**TASK PROMPT:**
Scan the material below for the word "counters", then copy every line in which it appears.
DATA LISTING: Begin
## src/rtl/ds_pattern_tx_if.sv

```systemverilog
// Data-stream tx handshake bundle between the pattern transmitter and a NAP wrapper.
interface ds_pattern_tx_if #(
  parameter int unsigned DATA_WIDTH = 256,
  parameter int unsigned ADDR_WIDTH = 4
);

  logic                  valid;
  logic                  ready;
  logic [DATA_WIDTH-1:0] data;
  logic [ADDR_WIDTH-1:0] addr;
  logic                  sop;
  logic                  eop;

  modport master (
    output valid,
    output data,
    output addr,
    output sop,
    output eop,
    input  ready
  );

  modport slave (
    input  valid,
    input  data,
    input  addr,
    input  sop,
    input  eop,
    output ready
  );

endinterface

```

## src/rtl/ds_pattern_tx.sv

```systemverilog
// Periodic multi-beat pattern message transmitter driving a NAP data-stream tx side.
// Each beat carries {seq, beat index, pattern} in its low 32 bits; higher bits are zero.
module ds_pattern_tx #(
  parameter int unsigned DATA_WIDTH = 256,
  parameter int unsigned ADDR_WIDTH = 4,
  parameter int unsigned PERIOD     = 25_000_000,
  parameter int unsigned MSG_BEATS  = 2
) (
  input  logic                  clk,
  input  logic                  reset,
  input  logic                  i_enable,
  input  logic [1:0]            i_mode,
  input  logic [ADDR_WIDTH-1:0] i_dest_addr,
  ds_pattern_tx_if.master       tx,
  output logic [15:0]           o_msg_count,
  output logic                  o_busy
);

  localparam int unsigned TIMER_W   = (PERIOD > 1) ? $clog2(PERIOD) : 1;
  localparam int unsigned BEAT_W    = 8;
  localparam int unsigned SEQ_W     = 16;
  localparam int unsigned PAT_W     = 8;
  localparam int unsigned PAYLOAD_W = SEQ_W + BEAT_W + PAT_W;

  localparam logic [TIMER_W-1:0] TIMER_RELOAD = TIMER_W'(PERIOD - 1);
  localparam logic [BEAT_W-1:0]  LAST_BEAT    = BEAT_W'(MSG_BEATS - 1);
  localparam logic [PAT_W-1:0]   PAT_RESET    = 8'h01;

  typedef enum logic [1:0] {
    ST_IDLE  = 2'd0,
    ST_COUNT = 2'd1,
    ST_SEND  = 2'd2
  } state_t;

  state_t                state_q, state_d;
  logic [TIMER_W-1:0]    timer_q, timer_d;
  logic [BEAT_W-1:0]     beat_q, beat_d;
  logic [SEQ_W-1:0]      seq_q, seq_d;
  logic [PAT_W-1:0]      pat_q, pat_d;
  logic [ADDR_WIDTH-1:0] addr_q, addr_d;

  logic                  valid_q;
  logic                  busy_q;
  logic                  sop_q;
  logic                  eop_q;
  logic [DATA_WIDTH-1:0] data_q;

  logic                  send_d;
  logic                  sop_d;
  logic                  eop_d;
  logic [DATA_WIDTH-1:0] data_d;
  logic                  accept;

  // Next pattern byte for the selected advance mode.
  function automatic logic [PAT_W-1:0] advance(input logic [PAT_W-1:0] p,
                                               input logic [1:0]       m);
    logic [PAT_W-1:0] r;
    r = p;
    case (m)
      2'd0:    r = p + PAT_W'(1);
      2'd1:    r = (p == '0) ? PAT_RESET : {p[PAT_W-2:0], p[PAT_W-1]};
      2'd2:    r = (p == 8'h55) ? 8'hAA : 8'h55;
      default: r = ~p;
    endcase
    return r;
  endfunction

  assign accept = valid_q & tx.ready;

  // Next-state, counters and the payload for the beat presented after the next edge.
  always_comb begin
    state_d = state_q;
    timer_d = timer_q;
    beat_d  = beat_q;
    seq_d   = seq_q;
    pat_d   = pat_q;
    addr_d  = addr_q;
    send_d  = 1'b0;
    sop_d   = 1'b0;
    eop_d   = 1'b0;
    data_d  = '0;

    case (state_q)
      ST_IDLE: begin
        if (i_enable) begin
          state_d = ST_COUNT;
          timer_d = TIMER_RELOAD;
        end
      end

      ST_COUNT: begin
        if (!i_enable) begin
          state_d = ST_IDLE;
        end else if (timer_q == '0) begin
          state_d = ST_SEND;
          beat_d  = '0;
          addr_d  = i_dest_addr;
        end else begin
          timer_d = timer_q - TIMER_W'(1);
        end
      end

      ST_SEND: begin
        if (accept) begin
          if (beat_q == LAST_BEAT) begin
            seq_d  = seq_q + SEQ_W'(1);
            pat_d  = advance(pat_q, i_mode);
            beat_d = '0;
            if (i_enable) begin
              state_d = ST_COUNT;
              timer_d = TIMER_RELOAD;
            end else begin
              state_d = ST_IDLE;
            end
          end else begin
            beat_d = beat_q + BEAT_W'(1);
          end
        end
      end

      default: begin
        state_d = ST_IDLE;
      end
    endcase

    // Stalled beats recompute identical fields, so outputs stay stable under backpressure.
    send_d = (state_d == ST_SEND);
    if (send_d) begin
      sop_d  = (beat_d == '0);
      eop_d  = (beat_d == LAST_BEAT);
      data_d = DATA_WIDTH'(PAYLOAD_W'({seq_d, beat_d, pat_d}));
    end
  end

  // State, counters and registered outputs.
  always_ff @(posedge clk) begin
    if (reset) begin
      state_q <= ST_IDLE;
      timer_q <= '0;
      beat_q  <= '0;
      seq_q   <= '0;
      pat_q   <= PAT_RESET;
      addr_q  <= '0;
      valid_q <= 1'b0;
      busy_q  <= 1'b0;
      sop_q   <= 1'b0;
      eop_q   <= 1'b0;
      data_q  <= '0;
    end else begin
      state_q <= state_d;
      timer_q <= timer_d;
      beat_q  <= beat_d;
      seq_q   <= seq_d;
      pat_q   <= pat_d;
      addr_q  <= addr_d;
      valid_q <= send_d;
      busy_q  <= send_d;
      sop_q   <= sop_d;
      eop_q   <= eop_d;
      data_q  <= data_d;
    end
  end

  assign tx.valid    = valid_q;
  assign tx.data     = data_q;
  assign tx.addr     = addr_q;
  assign tx.sop      = sop_q;
  assign tx.eop      = eop_q;
  assign o_msg_count = seq_q;
  assign o_busy      = busy_q;

endmodule

```

## src/flat_wrapper.sv

```systemverilog
// flat-port wrapper written by rule: the top's interface ports become plain ports
module ds_pattern_tx_flat 
#(
  parameter int unsigned DATA_WIDTH = 256,
  parameter int unsigned ADDR_WIDTH = 4,
  parameter int unsigned PERIOD     = 25_000_000,
  parameter int unsigned MSG_BEATS  = 2
)
  (clk, reset, i_enable, i_mode, i_dest_addr, o_msg_count, o_busy, tx_valid, tx_data, tx_addr, tx_sop, tx_eop, tx_ready);
  ds_pattern_tx_if #(.DATA_WIDTH(DATA_WIDTH), .ADDR_WIDTH(ADDR_WIDTH)) tx_i ();
  input  logic clk;
  input  logic reset;
  input  logic i_enable;
  input  logic [1:0] i_mode;
  input  logic [ADDR_WIDTH-1:0] i_dest_addr;
  output logic [15:0] o_msg_count;
  output logic o_busy;
  output wire logic [$bits(tx_i.valid)-1:0] tx_valid;
  output wire logic [$bits(tx_i.data)-1:0] tx_data;
  output wire logic [$bits(tx_i.addr)-1:0] tx_addr;
  output wire logic [$bits(tx_i.sop)-1:0] tx_sop;
  output wire logic [$bits(tx_i.eop)-1:0] tx_eop;
  input wire logic [$bits(tx_i.ready)-1:0] tx_ready;
  assign tx_valid = tx_i.valid;
  assign tx_data = tx_i.data;
  assign tx_addr = tx_i.addr;
  assign tx_sop = tx_i.sop;
  assign tx_eop = tx_i.eop;
  assign tx_i.ready = tx_ready;
  ds_pattern_tx #(.DATA_WIDTH(DATA_WIDTH), .ADDR_WIDTH(ADDR_WIDTH), .PERIOD(PERIOD), .MSG_BEATS(MSG_BEATS)) u_core (.clk(clk), .reset(reset), .i_enable(i_enable), .i_mode(i_mode), .i_dest_addr(i_dest_addr), .tx(tx_i), .o_msg_count(o_msg_count), .o_busy(o_busy));
endmodule
```

## config.mk

```make
export PLATFORM = sky130hd
export DESIGN_NAME = ds_pattern_tx_flat
export DESIGN_NICKNAME = d
export VERILOG_FILES = /design/src/rtl/ds_pattern_tx_if.sv /design/src/rtl/ds_pattern_tx.sv /design/src/flat_wrapper.sv
export SDC_FILE = /design/constraint.sdc
export NUM_CORES = 1
export LEC_CHECK = 0
export CORE_ASPECT_RATIO = 0.75
export CORE_UTILIZATION = 39
export DETAILED_ROUTE_END_ITERATION = 6
export GPL_TIMING_DRIVEN = 0
export PLACE_DENSITY_LB_ADDON = 0.15
export SYNTH_ARGS = -nofsm -noshare
export SYNTH_HDL_FRONTEND = slang
export SYNTH_SLANG_ARGS = --single-unit
```

## constraint.sdc

```tcl
create_clock -name clk -period 5.9 [get_ports clk]
set_input_delay 0.885 -clock clk [delete_from_list [all_inputs] [get_ports clk]]
set_output_delay 0.885 -clock clk [all_outputs]
set_load 0.005 [all_outputs]
```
DATA LISTING: End
**SOLUTION TO THIS EXERCISE:**
  // Next-state, counters and the payload for the beat presented after the next edge.
  // State, counters and registered outputs.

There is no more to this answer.